Monday, October 7, 2013

Book Review: Starstruck, by Rachel Shukert (Delacorte Press, 2013)

Recommended for ages 12 and up.

Teenagers are fascinated by fame and the lure of Hollywood.  This phenomenon, of course, is nothing new, and in this historical novel set in the 1930's, author Rachel Shukert recreates the golden age of Hollywood for today's teen readers.  Our heroine, Margaret Frobisher, is a Pasadena debutante from a conservative old money family who loves going to the pictures and following the stars in the Hollywood gossip magazines.  When she's "discovered" at a Hollywood drugstore counter and invited to come to the (fictional) Olympic Studios for a screen test, her dreams are about to come true, or so it seems.  But things are not that simple--her parents are horrified at her decision and want nothing to do with her--proper society young ladies are certainly not supposed to make a career on the silver screen.  So she moves into the studio system, where she gets a new name, Margo Sterling, lives at the studio with other underage stars, and meets celebrities she only dreamed of in the past, including the dashing Dane Forrest (who appears to have been modeled on Clark Gable).

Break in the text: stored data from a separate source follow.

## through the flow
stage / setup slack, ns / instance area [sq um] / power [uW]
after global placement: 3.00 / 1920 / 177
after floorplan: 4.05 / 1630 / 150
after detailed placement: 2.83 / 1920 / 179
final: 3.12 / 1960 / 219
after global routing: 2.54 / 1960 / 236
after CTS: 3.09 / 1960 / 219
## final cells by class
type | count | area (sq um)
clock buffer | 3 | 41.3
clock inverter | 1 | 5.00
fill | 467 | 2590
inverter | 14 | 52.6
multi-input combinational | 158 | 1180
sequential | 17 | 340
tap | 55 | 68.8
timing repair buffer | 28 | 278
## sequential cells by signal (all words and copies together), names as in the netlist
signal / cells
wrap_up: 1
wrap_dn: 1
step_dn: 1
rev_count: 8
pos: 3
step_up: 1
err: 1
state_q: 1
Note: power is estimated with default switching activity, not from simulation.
File: src/rtl/spi_target_regfile_if.sv
// spi_target_regfile_if: SPI bus between an initiator (master) and the register-file target (slave)
interface spi_target_regfile_if;
  logic sclk;
  logic cs_n;
  logic mosi;
  logic miso;
  logic miso_oe;
  modport master (output sclk, cs_n, mosi, input miso, miso_oe);
  modport slave (input sclk, cs_n, mosi, output miso, miso_oe);
endinterface
[src/rtl/clk_div_multi.sv]
// Multi-channel clock/strobe divider: shared prescaler, single pending
// config slot, NUM_CH independently programmable divider channels.
// Optional macro CLK_DIV_DUTY_EN adds the cfg_duty port.
module clk_div_multi
  import clk_div_pkg::*;
#(
  parameter int NUM_CH      = 3,
  parameter int PRESCALE_W  = 25,
  parameter int DIV_W       = clk_div_pkg::DEF_DIV_W,
  parameter int DEFAULT_DIV = 2
) (
  input  logic                                      clk,
  input  logic                                      rst,
  input  logic                                      en,
  input  logic                                      cfg_valid,
  input  logic [((NUM_CH > 1) ? $clog2(NUM_CH) : 1)-1:0] cfg_ch,
  input  logic [DIV_W-1:0]                          cfg_div,
`ifdef CLK_DIV_DUTY_EN
  input  logic [DIV_W-1:0]                          cfg_duty,
`endif
  output logic                                      cfg_ready,
  output logic                                      tick,
  output logic [NUM_CH-1:0]                         ch_out,
  output logic [NUM_CH-1:0]                         ch_stb
);

  logic [PRESCALE_W-1:0] pre_cnt_q, pre_cnt_d;
  logic                  tick_q, tick_d;
  cfg_t                  pend_q, pend_d;
  logic                  pend_valid_q, pend_valid_d;
  logic                  pend_in_range;
  logic                  applied;
  logic [NUM_CH-1:0]     load;
  logic [NUM_CH-1:0]     wrap;

  // Prescaler: free-running counter, tick registered on the wrap edge.
  always_comb begin
    pre_cnt_d = pre_cnt_q;
    tick_d    = 1'b0;
    if (en) begin
      pre_cnt_d = pre_cnt_q + PRESCALE_W'(1);
      tick_d    = &pre_cnt_q;
    end
  end

  // Prescaler register.
  always_ff @(posedge clk) begin
    if (rst) begin
      pre_cnt_q <= '0;
      tick_q    <= 1'b0;
    end else begin
      pre_cnt_q <= pre_cnt_d;
      tick_q    <= tick_d;
    end
  end

  assign pend_in_range = ({1'b0, pend_q.ch} < 4'(NUM_CH));
  assign applied       = |(load & wrap);

  // Pending slot: capture on handshake, retire when the target channel
  // takes it or immediately when the index names no channel.
  always_comb begin
    pend_d       = pend_q;
    pend_valid_d = pend_valid_q;
    if (pend_valid_q) begin
      if (!pend_in_range || applied) begin
        pend_valid_d = 1'b0;
      end
    end else if (cfg_valid) begin
      pend_valid_d = 1'b1;
      pend_d.ch    = ch_idx_t'(cfg_ch);
      pend_d.div   = CFG_DIV_W'(cfg_div);
`ifdef CLK_DIV_DUTY_EN
      pend_d.duty  = CFG_DIV_W'(cfg_duty);
`endif
    end
  end

  // Pending slot register; a reset drops any write in flight.
  always_ff @(posedge clk) begin
    if (rst) begin
      pend_q       <= '0;
      pend_valid_q <= 1'b0;
    end else begin
      pend_q       <= pend_d;
      pend_valid_q <= pend_valid_d;
    end
  end

  // Only the low DIV_W bits of the widened config fields reach the channels.
  logic unused_pend_bits;
`ifdef CLK_DIV_DUTY_EN
  assign unused_pend_bits = ^{pend_q.div, pend_q.duty};
`else
  assign unused_pend_bits = ^pend_q.div;
`endif

  generate
    for (genvar gi = 0; gi < NUM_CH; gi++) begin : g_ch
      assign load[gi] = pend_valid_q && (pend_q.ch == CH_IDX_W'(gi));

      clk_div_chan #(
        .DIV_W       (DIV_W),
        .DEFAULT_DIV (DEFAULT_DIV)
      ) u_chan (
        .clk       (clk),
        .rst       (rst),
        .tick      (tick_q),
        .load      (load[gi]),
        .load_div  (pend_q.div[DIV_W-1:0]),
`ifdef CLK_DIV_DUTY_EN
        .load_duty (pend_q.duty[DIV_W-1:0]),
`endif
        .wrap      (wrap[gi]),
        .ch_out    (ch_out[gi]),
        .ch_stb    (ch_stb[gi])
      );
    end
  endgenerate

  assign cfg_ready = !pend_valid_q;
  assign tick      = tick_q;

endmodule
[config.mk]
export PLATFORM = sky130hd
export DESIGN_NAME = clk_div_multi
export DESIGN_NICKNAME = d
export VERILOG_FILES = /design/src/rtl/clk_div_pkg.sv /design/src/rtl/clk_div_multi_chan.sv /design/src/rtl/clk_div_multi.sv
export SDC_FILE = /design/constraint.sdc
export NUM_CORES = 1
export LEC_CHECK = 0
export BUFFER_PORTS_ARGS = -buffer_cell sky130_fd_sc_hd__buf_2
export CAP_MARGIN = 15
export CORE_MARGIN = 2
export CORE_UTILIZATION = 24
export DETAILED_ROUTE_END_ITERATION = 12
export SLEW_MARGIN = 20
export SYNTH_ARGS = -nofsm -noshare
export SYNTH_HDL_FRONTEND = slang
export SYNTH_SLANG_ARGS = --single-unit
[constraint.sdc]
create_clock -name clk -period 5.95 [get_ports clk]
set_clock_uncertainty 0.2 [all_clocks]
set_input_delay 1.19 -clock clk [delete_from_list [all_inputs] [get_ports clk]]
set_output_delay 1.19 -clock clk [all_outputs]
set_load 0.005 [all_outputs]
--- src/rtl/seg7_scan_bcd.sv ---
// seg7_scan_bcd: binary-to-BCD converter (sequential shift-add-3) feeding a
// multiplexed N-digit 7-segment scanner with leading-zero blanking and
// selectable segment/anode polarity.
//
// Ports:
//   clk       system clock
//   reset     synchronous, active-high reset (highest priority)
//   value_in  binary value to display, captured when load is accepted
//   load      capture request; accepted only while the converter is idle
//   busy      conversion in progress (load is ignored while high)
//   ovf       last loaded value exceeded 10^NUM_DIGITS-1
//   d         segments {g,f,e,d,c,b,a}, d[0] = a
//   a         one-hot digit enable, a[0] = least-significant digit
module seg7_scan_bcd #(
    parameter int unsigned NUM_DIGITS     = 4,
    parameter int unsigned VAL_W          = 14,
    parameter int unsigned REFRESH_DIV    = 27000,
    parameter int unsigned BLANK_LZ       = 1,
    parameter int unsigned SEG_ACTIVE_LOW = 1,
    parameter int unsigned AN_ACTIVE_LOW  = 1
) (
    input  logic                  clk,
    input  logic                  reset,
    input  logic [VAL_W-1:0]      value_in,
    input  logic                  load,
    output logic                  busy,
    output logic                  ovf,
    output logic [6:0]            d,
    output logic [NUM_DIGITS-1:0] a
);

    localparam int unsigned DISP_W    = 4 * NUM_DIGITS;
    localparam int unsigned SCR_W     = DISP_W + 4;
    localparam int unsigned BIT_CNT_W = $clog2(VAL_W + 1);
    localparam int unsigned REF_CNT_W = $clog2(REFRESH_DIV);
    localparam int unsigned IDX_W     = (NUM_DIGITS > 1) ? $clog2(NUM_DIGITS) : 1;

    // Internal nibble code for the dash glyph (never produced by BCD digits).
    localparam logic [3:0] NIB_DASH = 4'hA;

    localparam logic [6:0] SEG_OFF = (SEG_ACTIVE_LOW != 0) ? 7'h7F : 7'h00;
    localparam logic [NUM_DIGITS-1:0] AN_OFF =
        (AN_ACTIVE_LOW != 0) ? {NUM_DIGITS{1'b1}} : {NUM_DIGITS{1'b0}};

    typedef enum logic [1:0] {
        ST_IDLE  = 2'd0,
        ST_SHIFT = 2'd1,
        ST_DONE  = 2'd2
    } state_t;

    // ------------------------------------------------------------------
    // Converter state
    // ------------------------------------------------------------------
    state_t                 state, state_nxt;
    logic [VAL_W-1:0]       shreg, shreg_nxt;
    logic [SCR_W-1:0]       scratch, scratch_nxt, scratch_adj;
    logic [BIT_CNT_W-1:0]   bit_cnt, bit_cnt_nxt;
    logic                   wrap, wrap_nxt;
    logic [DISP_W-1:0]      disp, disp_nxt;
    logic                   ovf_nxt;

    // ------------------------------------------------------------------
    // Scanner state
    // ------------------------------------------------------------------
    logic [REF_CNT_W-1:0]   ref_cnt, ref_cnt_nxt;
    logic [IDX_W-1:0]       idx, idx_nxt;
    logic [NUM_DIGITS-1:0]  zero_from;
    logic                   zero_run;
    logic [3:0]             sel_nib;
    logic                   sel_zero;
    logic                   sel_blank;
    logic [6:0]             seg_raw;
    logic [NUM_DIGITS-1:0]  an_onehot;
    logic [6:0]             d_nxt;
    logic [NUM_DIGITS-1:0]  a_nxt;

    // Active-high glyph for one display nibble.
    function automatic logic [6:0] seg_code(input logic [3:0] nib);
        logic [6:0] s;
        case (nib)
            4'd0:     s = 7'h3F;
            4'd1:     s = 7'h06;
            4'd2:     s = 7'h5B;
            4'd3:     s = 7'h4F;
            4'd4:     s = 7'h66;
            4'd5:     s = 7'h6D;
            4'd6:     s = 7'h7D;
            4'd7:     s = 7'h07;
            4'd8:     s = 7'h7F;
            4'd9:     s = 7'h6F;
            NIB_DASH: s = 7'h40;
            default:  s = 7'h00;
        endcase
        return s;
    endfunction

    // Add-3 correction applied to every nibble (including the guard nibble).
    always_comb begin
        scratch_adj = scratch;
        for (int i = 0; i < int'(NUM_DIGITS) + 1; i++) begin
            if (scratch[4*i +: 4] >= 4'd5) begin
                scratch_adj[4*i +: 4] = scratch[4*i +: 4] + 4'd3;
            end
        end
    end

    // Converter next-state and datapath.
    always_comb begin
        state_nxt   = state;
        shreg_nxt   = shreg;
        scratch_nxt = scratch;
        bit_cnt_nxt = bit_cnt;
        wrap_nxt    = wrap;
        disp_nxt    = disp;
        ovf_nxt     = ovf;

        case (state)
            ST_IDLE: begin
                if (load) begin
                    shreg_nxt   = value_in;
                    scratch_nxt = '0;
                    bit_cnt_nxt = '0;
                    wrap_nxt    = 1'b0;
                    state_nxt   = ST_SHIFT;
                end
            end

            ST_SHIFT: begin
                scratch_nxt = {scratch_adj[SCR_W-2:0], shreg[VAL_W-1]};
                shreg_nxt   = shreg << 1;
                // A bit leaving the guard nibble means the value is far beyond
                // range; remember it so later shifts cannot hide it.
                wrap_nxt    = wrap | scratch_adj[SCR_W-1];
                bit_cnt_nxt = bit_cnt + 1'b1;
                if (bit_cnt == BIT_CNT_W'(VAL_W - 1)) begin
                    state_nxt = ST_DONE;
                end
            end

            ST_DONE: begin
                // Any non-zero guard digit (or an earlier wrap) is >= 10^N.
                if (wrap || (scratch[SCR_W-1 -: 4] != 4'd0)) begin
                    ovf_nxt  = 1'b1;
                    disp_nxt = {NUM_DIGITS{NIB_DASH}};
                end else begin
                    ovf_nxt  = 1'b0;
                    disp_nxt = scratch[DISP_W-1:0];
                end
                state_nxt = ST_IDLE;
            end

            default: begin
                state_nxt = ST_IDLE;
            end
        endcase
    end

    // Converter registers.
    always_ff @(posedge clk) begin
        if (reset) begin
            state   <= ST_IDLE;
            shreg   <= '0;
            scratch <= '0;
            bit_cnt <= '0;
            wrap    <= 1'b0;
            disp    <= '0;
            ovf     <= 1'b0;
            busy    <= 1'b0;
        end else begin
            state   <= state_nxt;
            shreg   <= shreg_nxt;
            scratch <= scratch_nxt;
            bit_cnt <= bit_cnt_nxt;
            wrap    <= wrap_nxt;
            disp    <= disp_nxt;
            ovf     <= ovf_nxt;
            busy    <= (state_nxt != ST_IDLE);
        end
    end

    // Free-running refresh divider and digit index.
    always_comb begin
        ref_cnt_nxt = ref_cnt + 1'b1;
        idx_nxt     = idx;
        if (ref_cnt == REF_CNT_W'(REFRESH_DIV - 1)) begin
            ref_cnt_nxt = '0;
            idx_nxt     = (idx == IDX_W'(NUM_DIGITS - 1)) ? '0 : idx + 1'b1;
        end
    end

    // zero_from[k]: display digits k..NUM_DIGITS-1 are all zero.
    always_comb begin
        zero_from = '0;
        zero_run  = 1'b1;
        for (int k = int'(NUM_DIGITS) - 1; k >= 0; k--) begin
            zero_run     = zero_run && (disp_nxt[4*k +: 4] == 4'd0);
            zero_from[k] = zero_run;
        end
    end

    // Output decode from the next-cycle index and display so a and d always
    // describe the same digit and reflect new display contents immediately.
    always_comb begin
        sel_nib  = disp_nxt[3:0];
        sel_zero = 1'b0;
        for (int k = 0; k < int'(NUM_DIGITS); k++) begin
            if (IDX_W'(k) == idx_nxt) begin
                sel_nib  = disp_nxt[4*k +: 4];
                sel_zero = zero_from[k];
            end
        end

        sel_blank = (BLANK_LZ != 0) && !ovf_nxt && (idx_nxt != '0) && sel_zero;
        seg_raw   = sel_blank ? 7'h00 : seg_code(sel_nib);
        an_onehot = NUM_DIGITS'(1) << idx_nxt;

        d_nxt = (SEG_ACTIVE_LOW != 0) ? ~seg_raw : seg_raw;
        a_nxt = (AN_ACTIVE_LOW != 0) ? ~an_onehot : an_onehot;
    end

    // Scanner registers and pin drivers.
    always_ff @(posedge clk) begin
        if (reset) begin
            ref_cnt <= '0;
            idx     <= '0;
            a       <= AN_OFF;
            d       <= SEG_OFF;
        end else begin
            ref_cnt <= ref_cnt_nxt;
            idx     <= idx_nxt;
            a       <= a_nxt;
            d       <= d_nxt;
        end
    end

endmodule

Shukert does a great job of evoking the days of the great Hollywood studios, when plump young starlets were put on amphetamines to slim down and then sleeping pills to let them sleep, gay men had to be completely in the closet to protect their image, and studio chiefs were in charge of everything to do with the stars' lives, down to who they would date and even marry.  Margo soon learns that fame is not all it's cracked up to be. Her idol, actress Diana Chesterfield, has disappeared, and Margo is cast in her place in a historical drama.  But what has really happened to Diana?  Several subplots are featured in this novel as well, including one involving a girl with a shady past as a paid escort who wants desperately to go "straight," and another subplot about Margo's studio friend Gabby (modeled on Judy Garland), who sinks into a world of drug abuse brought on by the studio bosses.

For those of us who grew up watching the great MGM musicals, many of these tropes will be familiar, but I suspect they are not familiar at all to today's teens, who will probably not even recognize the famous figures who are behind Shukert's fictional characters.  This is clearly the first in a series, and should appeal to girls who'd like to explore the meaning of fame in another era--one without cell phone cameras and 24 hour news cycles.